*WHAT THE TASK REQUIRES*.
Restate word for word the entries below, starting with the line with "AO/OA/AOI/OAI,466" and continuing through the line with "after detailed placement". Include both of those lines and no others.

*DATA FOR PROCESSING*.
=== Begin Enclosure ===

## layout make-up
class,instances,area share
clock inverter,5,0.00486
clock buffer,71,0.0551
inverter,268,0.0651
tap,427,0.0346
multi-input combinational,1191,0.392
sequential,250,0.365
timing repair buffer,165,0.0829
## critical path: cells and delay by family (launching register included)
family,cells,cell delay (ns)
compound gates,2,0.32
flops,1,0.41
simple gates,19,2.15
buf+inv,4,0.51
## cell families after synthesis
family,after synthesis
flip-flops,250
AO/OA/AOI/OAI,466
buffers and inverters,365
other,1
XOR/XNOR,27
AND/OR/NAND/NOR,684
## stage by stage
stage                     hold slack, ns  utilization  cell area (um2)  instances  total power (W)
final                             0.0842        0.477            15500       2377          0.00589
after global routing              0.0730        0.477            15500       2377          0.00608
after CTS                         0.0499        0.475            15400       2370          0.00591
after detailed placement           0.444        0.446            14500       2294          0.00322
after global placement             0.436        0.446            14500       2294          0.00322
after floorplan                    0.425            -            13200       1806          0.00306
[src/design/sasp_pkg.sv]
package sasp_pkg;
   // register byte offsets
   localparam logic [7:0] OFF_SEQ = 8'h00;
   localparam logic [7:0] OFF_ESTOP_TRQ = 8'h04;
   localparam logic [7:0] OFF_OVL_LVL = 8'h08;
   localparam logic [7:0] OFF_OVS_LVL = 8'h0C;
   localparam logic [7:0] OFF_RANGE = 8'h10;
   localparam logic [7:0] OFF_MOTOR = 8'h14;
   localparam logic [7:0] OFF_STATUS = 8'h18;
   localparam logic [7:0] OFF_IRQ_STAT = 8'h1C;
   localparam logic [7:0] OFF_IRQ_MASK = 8'h20;
   localparam logic [7:0] OFF_CTRL = 8'h24;
   localparam logic [7:0] OFF_DEV = 8'h28;
   // reset values
   localparam logic [2:0] RST_SEQ = 3'h0;
   localparam logic [8:0] RST_ESTOP_TRQ = 9'h000;
   localparam logic [8:0] RST_OVL_LVL = 9'h000;
   localparam logic [14:0] RST_OVS_LVL = 15'h0000;
   localparam logic [15:0] RST_RANGE = 16'h000A;
   localparam logic [14:0] RST_MOTOR_MAX = 15'h1770;
   localparam logic [8:0] RST_NORMAL_TRQ = 9'h12C;
   // thresholds
   localparam logic [14:0] STOP_SPEED_RPM = 15'h001E;
   localparam logic [8:0] OVL_MAX_PCT = 9'h073;
   localparam logic [14:0] OVS_MAX = 15'h4E20;
   localparam logic [8:0] TRQ_MAX = 9'h1F4;
   // status bit positions
   localparam int ST_OVS = 0;
   localparam int ST_OVL = 1;
   localparam int ST_SWL = 2;
   localparam int ST_ALM = 3;
   localparam int ST_ALM_CLR = 4;
   localparam int NUM_EV = 5;

   typedef enum logic [1:0] {
      SASP_RUN = 2'b00,
      SASP_DECEL = 2'b01,
      SASP_STOPPED = 2'b10
   } sasp_state_e;

   typedef enum logic [1:0] {
      SASP_BRK_NONE = 2'b00,
      SASP_BRK_DB = 2'b01,
      SASP_BRK_FREE = 2'b10,
      SASP_BRK_ESTOP = 2'b11
   } sasp_brake_e;

   // one control update from the servo loop
   typedef struct packed {
      logic update;
      logic [14:0] speed;
      logic [8:0] load;
      logic signed [31:0] travel;
      logic signed [31:0] cmdMin;
      logic signed [31:0] cmdMax;
      logic [15:0] revTenth;
   } sasp_meas_s;

   // braking choice per sequence value
   function automatic sasp_brake_e sasp_decel_mode(input logic [2:0] seq, input logic needEstop);
      sasp_brake_e m;
      m = SASP_BRK_DB;
      if (seq[2] && needEstop) begin
         m = SASP_BRK_ESTOP;
      end else if (seq[2]) begin
         m = seq[0] ? SASP_BRK_FREE : SASP_BRK_DB;
      end else begin
         m = seq[0] ? SASP_BRK_FREE : SASP_BRK_DB;
      end
      return m;
   endfunction

   function automatic sasp_brake_e sasp_stop_mode(input logic [2:0] seq);
      sasp_brake_e m;
      m = seq[1] ? SASP_BRK_FREE : SASP_BRK_DB;
      return m;
   endfunction
endpackage

[src/design/sasp_limit_calc.sv]
`timescale 1ns/1ps
// effective thresholds from the settings; registered outputs
module sasp_limit_calc
   import sasp_pkg::*;
(
   // clock and reset
   input wire logic sys_clk,
   input wire logic rstn,
   // settings
   input wire logic [8:0] ovlSet,
   input wire logic [14:0] ovsSet,
   input wire logic [14:0] motorMax,
   input wire logic [8:0] estopSet,
   input wire logic [8:0] normalTrq,
   // effective values
   output logic [8:0] ovlLimit,
   output logic [15:0] ovsLimit,
   output logic [8:0] estopLimit
);
   logic [8:0] next_ovlLimit;
   logic [15:0] next_ovsLimit;
   logic [8:0] next_estopLimit;
   logic [17:0] scaled;

   // zero selects fallbacks (115 percent, 1.2x motorMax, normalTrq); over-load clamped
   always_comb begin
      scaled = 18'({3'h0, motorMax} * 18'd6) / 18'd5;
      if (ovlSet == 9'h000 || ovlSet > OVL_MAX_PCT) begin
         next_ovlLimit = OVL_MAX_PCT;
      end else begin
         next_ovlLimit = ovlSet;
      end
      if (ovsSet == 15'h0000) begin
         next_ovsLimit = scaled[15:0];
      end else begin
         next_ovsLimit = {1'b0, ovsSet};
      end
      next_estopLimit = (estopSet == 9'h000) ? normalTrq : estopSet;
   end

   always_ff @(posedge sys_clk) begin
      if (!rstn) begin
         ovlLimit <= OVL_MAX_PCT;
         ovsLimit <= 16'h0000;
         estopLimit <= 9'h000;
      end else begin
         ovlLimit <= next_ovlLimit;
         ovsLimit <= next_ovsLimit;
         estopLimit <= next_estopLimit;
      end
   end
endmodule
===== src/hdl/fchd_params.svh =====
// Constants of the full-closed hybrid deviation block: offsets, fields, reset values.
// Assumes inclusion by bare name from the design modules and the bench.
`ifndef FCHD_PARAMS_SVH
`define FCHD_PARAMS_SVH
`define FCHD_OFS_CTRL 8'h00
`define FCHD_OFS_NUM 8'h04
`define FCHD_OFS_DEN 8'h08
`define FCHD_OFS_LIMIT 8'h0C
`define FCHD_OFS_REVS 8'h10
`define FCHD_OFS_ENC_TOTAL 8'h14
`define FCHD_OFS_SCL_TOTAL 8'h18
`define FCHD_OFS_DEVIATION 8'h1C
`define FCHD_OFS_INT_STATUS 8'h20
`define FCHD_OFS_INT_MASK 8'h24
`define FCHD_CTRL_TYPE_LSB 0
`define FCHD_CTRL_INV_BIT 2
`define FCHD_INT_EXCESS_BIT 0
`define FCHD_INT_CLEAR_BIT 1
`define FCHD_NUM_MAX 21'h100000
`define FCHD_DEN_MIN 21'h000001
`define FCHD_DEN_MAX 21'h100000
`define FCHD_LIMIT_MIN 28'h0000001
`define FCHD_LIMIT_MAX 28'h8000000
`define FCHD_REVS_MAX 7'h64
`define FCHD_RST_TYPE 2'h0
`define FCHD_RST_NUM 21'h000001
`define FCHD_RST_DEN 21'h000001
`define FCHD_RST_LIMIT 28'h0000400
`define FCHD_RST_REVS 7'h00
`define FCHD_RST_MASK 2'h0
`define FCHD_COUNTS_PER_REV 32'h00002710
`define FCHD_DIV_STEPS 6'h38
`endif


===== src/hdl/fchd_pkg.sv =====
// Types shared by the full-closed hybrid deviation block.
// Assumes fchd_params.svh sits on the include path.
package fchd_pkg;
  typedef enum logic [1:0] {
    FCHD_SCALE_AB = 2'b00,
    FCHD_SCALE_SERIAL_INC = 2'b01,
    FCHD_SCALE_SERIAL_ABS = 2'b10
  } fchd_scale_type;
  typedef enum logic {
    FCHD_DIV_IDLE = 1'b0,
    FCHD_DIV_RUN = 1'b1
  } fchd_div_state_type;
  typedef logic [7:0] fchd_addr_type;
  typedef logic signed [31:0] fchd_pos_type;
endpackage : fchd_pkg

=== End Enclosure ===

*TASK OUTPUT*.
AO/OA/AOI/OAI,466
buffers and inverters,365
other,1
XOR/XNOR,27
AND/OR/NAND/NOR,684
## stage by stage
stage                     hold slack, ns  utilization  cell area (um2)  instances  total power (W)
final                             0.0842        0.477            15500       2377          0.00589
after global routing              0.0730        0.477            15500       2377          0.00608
after CTS                         0.0499        0.475            15400       2370          0.00591
after detailed placement           0.444        0.446            14500       2294          0.00322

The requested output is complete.